Q. What did the chicken say to the buffalo? A. Nothing, this is an improbable predicament.

Whats worse the losing your 3 kids, your lovely beautiful wife, and your trusty dog, all your belongings and in a house fire while you're at work? Nothing

What did one apple say to the other? Nothing, it is scientifically proven that apples can't talk.

Q: Why is grass green? A: I painted it.

What sits on a shelf and says hey im a book? A person who thinks hes a book.

Why couldn't the 13 year old get into the pirate movie? He has cancer and is dying in the hospitable.

why did the horse drop its ice cream Because it doesnt have thumbs so it cant hold the ice cream

What's funnier than 24? 9/11

Roses are red. Violets are blue. I'm a fish out of water. Help me I'm suffocating.
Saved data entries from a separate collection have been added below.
File: config.mk
export PLATFORM = sky130hd
export DESIGN_NAME = sic_interrupt_config
export DESIGN_NICKNAME = d
export VERILOG_FILES = /design/src/design/sic_pkg.sv /design/src/design/sic_icr_bank.sv /design/src/design/sic_interrupt_config.sv
export SDC_FILE = /design/constraint.sdc
export NUM_CORES = 1
export LEC_CHECK = 0
export BUFFER_PORTS_ARGS = -buffer_cell sky130_fd_sc_hd__buf_2
export CAP_MARGIN = 30
export CORE_AREA = 5 5 149 151
export DETAILED_ROUTE_END_ITERATION = 10
export DIE_AREA = 0 0 154 156
export PLACE_DENSITY = 0.82
export SYNTH_ARGS = -nofsm -noshare
export SYNTH_HDL_FRONTEND = slang
export SYNTH_SLANG_ARGS = --single-unit
File: constraint.sdc
create_clock -name mclk -period 59.9 [get_ports mclk]
set_clock_uncertainty 0.2 [all_clocks]
set_input_delay 11.98 -clock mclk [delete_from_list [all_inputs] [get_ports mclk]]
set_output_delay 11.98 -clock mclk [all_outputs]
set_load 0.1 [all_outputs]
[config.mk]
export PLATFORM = sky130hd
export DESIGN_NAME = lpec_top
export DESIGN_NICKNAME = d
export VERILOG_FILES = /design/src/verilog/lpec_pkg.sv /design/src/verilog/lpec_top.sv
export SDC_FILE = /design/constraint.sdc
export NUM_CORES = 1
export LEC_CHECK = 0
export ABC_AREA = 1
export BUFFER_PORTS_ARGS = -buffer_cell sky130_fd_sc_hd__buf_2
export CORE_MARGIN = 2
export CORE_UTILIZATION = 35
export CTS_CLUSTER_SIZE = 28
export DETAILED_ROUTE_END_ITERATION = 16
export HOLD_SLACK_MARGIN = 0.05
export SLEW_MARGIN = 20
export SYNTH_ARGS = -nofsm -noshare
export SYNTH_HDL_FRONTEND = slang
export SYNTH_SLANG_ARGS = --single-unit
[constraint.sdc]
create_clock -name ref_clk_i -period 3.9 [get_ports ref_clk_i]
set_input_delay 0.39 -clock ref_clk_i [delete_from_list [all_inputs] [get_ports ref_clk_i]]
set_output_delay 0.39 -clock ref_clk_i [all_outputs]
set_load 0.05 [all_outputs]
[src/verilog/lpec_pkg.sv]
// Purpose: Constants for the loopback, pattern and error counter block
// Assumes: 200 MHz reference clock, 8-bit register port
// Notes: Register reset values are all zero
package lpec_pkg;
  // ----------------------------------------
  // Register offsets
  // ----------------------------------------
  localparam logic [4:0] ADR_CTL1 = 5'h01;
  localparam logic [4:0] ADR_CTL2 = 5'h02;
  localparam logic [4:0] ADR_CTL3 = 5'h03;
  localparam logic [4:0] ADR_CTL6 = 5'h06;
  localparam logic [4:0] ADR_STAT = 5'h08;
  localparam logic [4:0] ADR_CODE_LEN = 5'h0a;
  localparam logic [4:0] ADR_UP1 = 5'h0d;
  localparam logic [4:0] ADR_UP2 = 5'h0e;
  localparam logic [4:0] ADR_DN1 = 5'h0f;
  localparam logic [4:0] ADR_DN2 = 5'h10;
  localparam logic [4:0] ADR_ECR_HI = 5'h11;
  localparam logic [4:0] ADR_ECR_LO = 5'h12;
  localparam logic [7:0] REG_RST = 8'h00;
  // ----------------------------------------
  // Field positions
  // ----------------------------------------
  localparam int C1_STD = 7;
  localparam int C1_NRZ = 6;
  localparam int C1_LATCH = 4;
  localparam int C2_ZSD = 3;
  localparam int C3_ONES = 7;
  localparam int C3_PRBS = 4;
  localparam int C6_NEAR = 7;
  localparam int C6_FAR = 6;
  localparam int C6_AUTO = 5;
  localparam int C6_ALB = 4;
  localparam int C6_SEL2 = 2;
  localparam int ST_UP = 7;
  localparam int ST_DN = 6;
  localparam int ST_AUTO = 3;
  localparam int ST_LOCK = 0;
  // ----------------------------------------
  // Timing and thresholds
  // ----------------------------------------
  localparam int unsigned CLK_HZ = 200_000_000;
  localparam int unsigned QUAL_TIME_S = 5;
  localparam int unsigned QUAL_CYCLES = QUAL_TIME_S * CLK_HZ;
  localparam int unsigned INTEG_TIME_MS = 48;
  localparam int unsigned INTEG_CYCLES = INTEG_TIME_MS * (CLK_HZ / 1000);
  localparam logic [19:0] CODE_ERR_LIMIT = 20'h003e8;
  localparam logic [6:0] PRBS_SYNC_BITS = 7'h40;
  localparam logic [6:0] PRBS_LOSS_ERRS = 7'h06;
  localparam logic [4:0] EXZ_E1 = 5'h04;
  localparam logic [4:0] EXZ_T1_B8ZS = 5'h08;
  localparam logic [4:0] EXZ_T1_AMI = 5'h10;
  typedef enum logic {LPEC_AUTO_OFF, LPEC_AUTO_ON} lpec_auto_e;
endpackage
Knock Knock Who's there? Jeff Oh hey Jeff, come on in

Why'd the chicken cross the road? Its not for us to determine its motive, i'm sure it has its reasons

How do you kill a blonde? Tell her she can breath underwater.

Did you hear about Osama Bin Laden? He's dead.

Bill: Wanna know the difference between knowledge and wisdom? Joe: Sure Bill: Knowledge is knowing that an apple is a fruit. Wisdom is knowing not to put it in a fruit salad.

What noise did Helen Keller make when she fell out of the window? None. She wasn't aware that she was falling and died immediately upon impact. @rowakaflocka

Why are Asians yellow? Because that is their natural skin color

One Zebra and One Elephant was walking in the desert, the Zebra said its hot and the elephant said i know.

School is like a boner. It is long and hard unless your asian.

Roses are reds, Viloets are blue, Thank God I'm a christian, And not a jew.

What is small, red all over and gets shorter by the second? A baby cutting its hair with a potato peeler

whats the difference between marmalade and jam? you cant marmalade ur cock up a girls arse

What's the difference between a police officer and a green dinosaur? They both aren't cabbages.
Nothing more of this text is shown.